From the records below, set down exactly the lines starting with the line that contains "via_per_inst = 4.29" and going on through the line that contains "[final_layout]". Nothing else is wanted.

Records supplied.
=== Begin Enclosure ===
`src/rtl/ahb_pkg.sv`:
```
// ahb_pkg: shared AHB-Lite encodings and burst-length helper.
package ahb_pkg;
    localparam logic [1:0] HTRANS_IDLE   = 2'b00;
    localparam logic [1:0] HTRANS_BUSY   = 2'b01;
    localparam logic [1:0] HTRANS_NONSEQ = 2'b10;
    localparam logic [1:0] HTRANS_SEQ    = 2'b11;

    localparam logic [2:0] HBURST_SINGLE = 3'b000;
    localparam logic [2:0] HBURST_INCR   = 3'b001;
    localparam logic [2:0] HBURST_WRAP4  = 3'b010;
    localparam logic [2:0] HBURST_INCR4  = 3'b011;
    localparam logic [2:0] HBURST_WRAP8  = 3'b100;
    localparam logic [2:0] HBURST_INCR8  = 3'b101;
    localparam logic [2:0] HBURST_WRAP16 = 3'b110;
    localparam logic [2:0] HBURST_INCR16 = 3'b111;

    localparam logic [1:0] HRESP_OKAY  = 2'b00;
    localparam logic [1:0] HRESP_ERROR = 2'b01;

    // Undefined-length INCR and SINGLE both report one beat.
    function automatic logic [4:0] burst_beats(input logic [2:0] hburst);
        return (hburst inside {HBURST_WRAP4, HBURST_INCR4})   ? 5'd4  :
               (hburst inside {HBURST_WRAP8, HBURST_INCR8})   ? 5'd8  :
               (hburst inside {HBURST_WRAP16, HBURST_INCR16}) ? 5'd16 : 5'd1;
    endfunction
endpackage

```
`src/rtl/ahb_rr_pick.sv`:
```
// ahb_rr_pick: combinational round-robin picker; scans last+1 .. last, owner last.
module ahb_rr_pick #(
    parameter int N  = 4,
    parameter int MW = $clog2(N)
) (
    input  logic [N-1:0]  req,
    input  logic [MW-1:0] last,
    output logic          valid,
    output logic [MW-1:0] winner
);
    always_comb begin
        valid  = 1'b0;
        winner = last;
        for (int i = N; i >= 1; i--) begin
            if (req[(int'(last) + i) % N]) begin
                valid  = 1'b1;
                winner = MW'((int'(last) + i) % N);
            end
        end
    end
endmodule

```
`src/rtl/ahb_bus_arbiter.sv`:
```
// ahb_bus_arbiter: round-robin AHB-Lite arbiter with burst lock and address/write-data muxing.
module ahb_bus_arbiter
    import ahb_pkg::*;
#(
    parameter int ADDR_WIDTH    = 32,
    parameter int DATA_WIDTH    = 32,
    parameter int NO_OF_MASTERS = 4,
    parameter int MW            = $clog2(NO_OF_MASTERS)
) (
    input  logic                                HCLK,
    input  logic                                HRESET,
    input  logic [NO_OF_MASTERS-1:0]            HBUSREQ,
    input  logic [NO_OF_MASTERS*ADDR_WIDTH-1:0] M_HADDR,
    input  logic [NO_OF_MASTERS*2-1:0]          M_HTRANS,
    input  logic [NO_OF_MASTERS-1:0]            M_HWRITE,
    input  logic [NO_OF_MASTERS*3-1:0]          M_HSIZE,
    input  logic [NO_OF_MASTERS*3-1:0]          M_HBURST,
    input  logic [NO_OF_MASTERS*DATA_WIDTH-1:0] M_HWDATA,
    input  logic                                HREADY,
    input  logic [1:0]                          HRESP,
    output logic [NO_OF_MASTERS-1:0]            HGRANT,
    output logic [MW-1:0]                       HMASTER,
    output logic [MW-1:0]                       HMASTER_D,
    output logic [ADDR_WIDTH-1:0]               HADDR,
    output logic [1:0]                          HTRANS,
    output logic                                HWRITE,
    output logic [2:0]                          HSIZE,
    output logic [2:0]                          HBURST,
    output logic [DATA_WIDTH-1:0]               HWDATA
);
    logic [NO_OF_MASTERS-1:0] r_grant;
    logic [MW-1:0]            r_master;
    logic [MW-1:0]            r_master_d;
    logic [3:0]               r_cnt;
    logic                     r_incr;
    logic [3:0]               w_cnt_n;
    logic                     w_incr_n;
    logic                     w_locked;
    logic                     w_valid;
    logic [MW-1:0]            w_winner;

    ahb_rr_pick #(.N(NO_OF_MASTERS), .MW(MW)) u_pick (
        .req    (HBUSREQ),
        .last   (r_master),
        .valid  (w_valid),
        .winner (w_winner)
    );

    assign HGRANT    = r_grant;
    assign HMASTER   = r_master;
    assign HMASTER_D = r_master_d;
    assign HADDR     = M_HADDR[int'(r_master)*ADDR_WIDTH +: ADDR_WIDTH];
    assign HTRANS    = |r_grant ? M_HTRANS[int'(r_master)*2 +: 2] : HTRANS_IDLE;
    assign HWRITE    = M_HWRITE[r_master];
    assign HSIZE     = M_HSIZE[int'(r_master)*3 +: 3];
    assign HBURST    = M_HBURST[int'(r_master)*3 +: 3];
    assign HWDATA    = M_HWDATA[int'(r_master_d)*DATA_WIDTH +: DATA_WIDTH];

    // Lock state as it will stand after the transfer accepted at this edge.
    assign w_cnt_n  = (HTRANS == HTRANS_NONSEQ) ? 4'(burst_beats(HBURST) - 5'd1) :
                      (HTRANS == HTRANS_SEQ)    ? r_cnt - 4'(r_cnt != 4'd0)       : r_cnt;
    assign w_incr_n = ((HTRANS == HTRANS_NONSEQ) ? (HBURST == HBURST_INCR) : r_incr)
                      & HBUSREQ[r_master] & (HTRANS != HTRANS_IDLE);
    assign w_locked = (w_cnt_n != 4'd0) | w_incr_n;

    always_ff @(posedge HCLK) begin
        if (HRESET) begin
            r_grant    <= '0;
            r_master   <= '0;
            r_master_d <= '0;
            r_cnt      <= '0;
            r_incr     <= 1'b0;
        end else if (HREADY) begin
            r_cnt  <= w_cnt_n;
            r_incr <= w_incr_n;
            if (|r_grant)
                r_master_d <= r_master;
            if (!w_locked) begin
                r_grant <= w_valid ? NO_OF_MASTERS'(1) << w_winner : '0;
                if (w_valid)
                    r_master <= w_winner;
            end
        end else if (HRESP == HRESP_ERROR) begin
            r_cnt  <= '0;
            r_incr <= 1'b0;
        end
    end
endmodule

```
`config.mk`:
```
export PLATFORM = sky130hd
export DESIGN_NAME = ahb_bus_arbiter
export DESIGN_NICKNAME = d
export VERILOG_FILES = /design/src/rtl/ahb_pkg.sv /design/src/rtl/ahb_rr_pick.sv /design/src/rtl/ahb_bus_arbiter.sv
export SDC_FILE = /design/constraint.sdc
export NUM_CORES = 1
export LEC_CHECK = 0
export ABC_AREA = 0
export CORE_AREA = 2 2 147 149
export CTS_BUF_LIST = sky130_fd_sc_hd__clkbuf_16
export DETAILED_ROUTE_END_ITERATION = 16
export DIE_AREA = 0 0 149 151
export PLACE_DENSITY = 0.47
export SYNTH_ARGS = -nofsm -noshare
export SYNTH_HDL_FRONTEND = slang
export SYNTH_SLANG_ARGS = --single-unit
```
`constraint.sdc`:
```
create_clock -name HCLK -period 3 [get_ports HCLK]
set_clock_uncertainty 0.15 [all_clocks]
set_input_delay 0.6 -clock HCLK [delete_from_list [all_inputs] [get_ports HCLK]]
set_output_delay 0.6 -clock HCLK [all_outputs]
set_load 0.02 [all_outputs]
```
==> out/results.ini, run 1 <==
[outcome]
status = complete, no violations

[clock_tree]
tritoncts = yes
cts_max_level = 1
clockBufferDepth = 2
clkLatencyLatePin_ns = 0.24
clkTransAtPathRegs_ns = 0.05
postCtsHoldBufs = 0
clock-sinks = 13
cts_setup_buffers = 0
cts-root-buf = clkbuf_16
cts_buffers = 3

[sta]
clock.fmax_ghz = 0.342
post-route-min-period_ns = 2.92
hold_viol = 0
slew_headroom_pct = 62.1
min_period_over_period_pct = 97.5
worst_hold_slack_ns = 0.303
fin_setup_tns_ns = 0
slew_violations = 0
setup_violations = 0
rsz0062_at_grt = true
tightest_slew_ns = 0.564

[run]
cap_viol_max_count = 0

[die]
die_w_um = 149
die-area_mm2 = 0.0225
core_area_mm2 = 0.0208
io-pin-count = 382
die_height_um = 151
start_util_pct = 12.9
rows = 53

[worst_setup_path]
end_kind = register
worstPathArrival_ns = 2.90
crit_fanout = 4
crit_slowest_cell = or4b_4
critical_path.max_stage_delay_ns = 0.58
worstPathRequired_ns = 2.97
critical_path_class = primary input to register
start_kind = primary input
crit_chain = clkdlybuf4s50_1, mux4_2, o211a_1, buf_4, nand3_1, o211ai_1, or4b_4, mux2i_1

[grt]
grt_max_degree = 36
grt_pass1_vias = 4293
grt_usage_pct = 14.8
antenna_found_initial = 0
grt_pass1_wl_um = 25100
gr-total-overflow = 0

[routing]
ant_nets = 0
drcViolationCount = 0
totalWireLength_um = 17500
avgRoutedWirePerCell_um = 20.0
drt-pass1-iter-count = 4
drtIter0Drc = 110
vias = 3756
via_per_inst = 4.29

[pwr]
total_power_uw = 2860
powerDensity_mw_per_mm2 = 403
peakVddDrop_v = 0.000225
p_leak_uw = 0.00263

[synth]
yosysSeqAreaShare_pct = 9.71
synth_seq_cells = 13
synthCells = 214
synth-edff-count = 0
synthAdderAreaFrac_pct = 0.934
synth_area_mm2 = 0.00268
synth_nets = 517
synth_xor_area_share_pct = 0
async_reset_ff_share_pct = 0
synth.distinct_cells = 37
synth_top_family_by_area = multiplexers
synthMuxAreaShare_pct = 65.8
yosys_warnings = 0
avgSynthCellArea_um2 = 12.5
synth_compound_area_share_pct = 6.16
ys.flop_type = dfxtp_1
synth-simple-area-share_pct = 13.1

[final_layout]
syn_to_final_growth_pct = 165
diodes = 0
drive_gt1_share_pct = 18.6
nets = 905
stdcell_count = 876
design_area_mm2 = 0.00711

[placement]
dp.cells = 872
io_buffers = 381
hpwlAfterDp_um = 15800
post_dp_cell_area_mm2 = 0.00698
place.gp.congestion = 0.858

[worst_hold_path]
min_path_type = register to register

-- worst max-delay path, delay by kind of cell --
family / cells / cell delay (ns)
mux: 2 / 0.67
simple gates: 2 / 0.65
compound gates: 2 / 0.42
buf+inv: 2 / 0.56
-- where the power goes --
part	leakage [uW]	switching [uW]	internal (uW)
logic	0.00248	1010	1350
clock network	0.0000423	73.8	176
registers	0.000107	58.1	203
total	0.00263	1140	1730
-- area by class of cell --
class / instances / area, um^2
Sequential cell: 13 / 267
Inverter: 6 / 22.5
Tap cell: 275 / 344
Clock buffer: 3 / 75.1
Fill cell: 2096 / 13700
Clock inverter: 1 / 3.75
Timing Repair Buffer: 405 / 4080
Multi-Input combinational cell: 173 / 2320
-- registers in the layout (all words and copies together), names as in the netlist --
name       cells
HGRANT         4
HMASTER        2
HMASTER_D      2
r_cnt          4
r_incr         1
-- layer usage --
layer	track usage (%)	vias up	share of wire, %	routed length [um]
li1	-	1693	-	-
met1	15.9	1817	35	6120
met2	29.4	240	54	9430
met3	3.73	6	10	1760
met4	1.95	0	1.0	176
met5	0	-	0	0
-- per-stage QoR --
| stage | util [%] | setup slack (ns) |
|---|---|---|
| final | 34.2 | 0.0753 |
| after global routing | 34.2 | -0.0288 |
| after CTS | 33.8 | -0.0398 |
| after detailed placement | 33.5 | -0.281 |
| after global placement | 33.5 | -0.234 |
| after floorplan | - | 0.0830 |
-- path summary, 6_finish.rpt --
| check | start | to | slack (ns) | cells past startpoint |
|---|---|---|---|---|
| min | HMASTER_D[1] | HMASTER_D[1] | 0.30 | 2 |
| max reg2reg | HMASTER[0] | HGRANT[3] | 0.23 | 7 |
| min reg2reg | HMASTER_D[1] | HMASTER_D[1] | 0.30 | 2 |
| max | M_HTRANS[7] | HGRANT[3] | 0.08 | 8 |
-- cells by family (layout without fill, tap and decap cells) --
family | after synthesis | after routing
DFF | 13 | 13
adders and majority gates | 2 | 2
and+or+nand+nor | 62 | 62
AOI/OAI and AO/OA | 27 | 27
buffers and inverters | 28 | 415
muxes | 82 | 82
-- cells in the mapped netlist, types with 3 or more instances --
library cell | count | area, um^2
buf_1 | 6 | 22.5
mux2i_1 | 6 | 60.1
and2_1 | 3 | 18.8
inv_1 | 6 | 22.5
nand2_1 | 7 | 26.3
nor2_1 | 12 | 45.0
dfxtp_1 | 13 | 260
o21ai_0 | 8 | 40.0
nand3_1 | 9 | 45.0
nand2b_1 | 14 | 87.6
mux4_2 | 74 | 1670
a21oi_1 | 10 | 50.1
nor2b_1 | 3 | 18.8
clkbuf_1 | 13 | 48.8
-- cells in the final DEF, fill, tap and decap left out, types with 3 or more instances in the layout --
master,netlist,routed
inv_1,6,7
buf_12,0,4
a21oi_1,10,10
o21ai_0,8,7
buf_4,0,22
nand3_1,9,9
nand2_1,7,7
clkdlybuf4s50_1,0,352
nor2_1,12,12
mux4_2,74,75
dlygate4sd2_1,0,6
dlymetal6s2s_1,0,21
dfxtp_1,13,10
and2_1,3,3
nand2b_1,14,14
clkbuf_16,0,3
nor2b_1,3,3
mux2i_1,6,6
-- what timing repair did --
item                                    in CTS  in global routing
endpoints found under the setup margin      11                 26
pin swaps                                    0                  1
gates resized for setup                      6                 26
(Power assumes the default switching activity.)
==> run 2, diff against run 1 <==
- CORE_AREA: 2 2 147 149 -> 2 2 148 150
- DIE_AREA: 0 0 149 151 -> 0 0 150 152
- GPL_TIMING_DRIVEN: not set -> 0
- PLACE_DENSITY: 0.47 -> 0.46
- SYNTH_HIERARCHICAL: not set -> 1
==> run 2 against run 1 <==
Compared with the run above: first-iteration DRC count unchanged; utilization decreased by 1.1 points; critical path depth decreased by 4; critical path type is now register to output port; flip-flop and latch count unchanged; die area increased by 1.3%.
=== End Enclosure ===
Task answer.
via_per_inst = 4.29

[pwr]
total_power_uw = 2860
powerDensity_mw_per_mm2 = 403
peakVddDrop_v = 0.000225
p_leak_uw = 0.00263

[synth]
yosysSeqAreaShare_pct = 9.71
synth_seq_cells = 13
synthCells = 214
synth-edff-count = 0
synthAdderAreaFrac_pct = 0.934
synth_area_mm2 = 0.00268
synth_nets = 517
synth_xor_area_share_pct = 0
async_reset_ff_share_pct = 0
synth.distinct_cells = 37
synth_top_family_by_area = multiplexers
synthMuxAreaShare_pct = 65.8
yosys_warnings = 0
avgSynthCellArea_um2 = 12.5
synth_compound_area_share_pct = 6.16
ys.flop_type = dfxtp_1
synth-simple-area-share_pct = 13.1

[final_layout]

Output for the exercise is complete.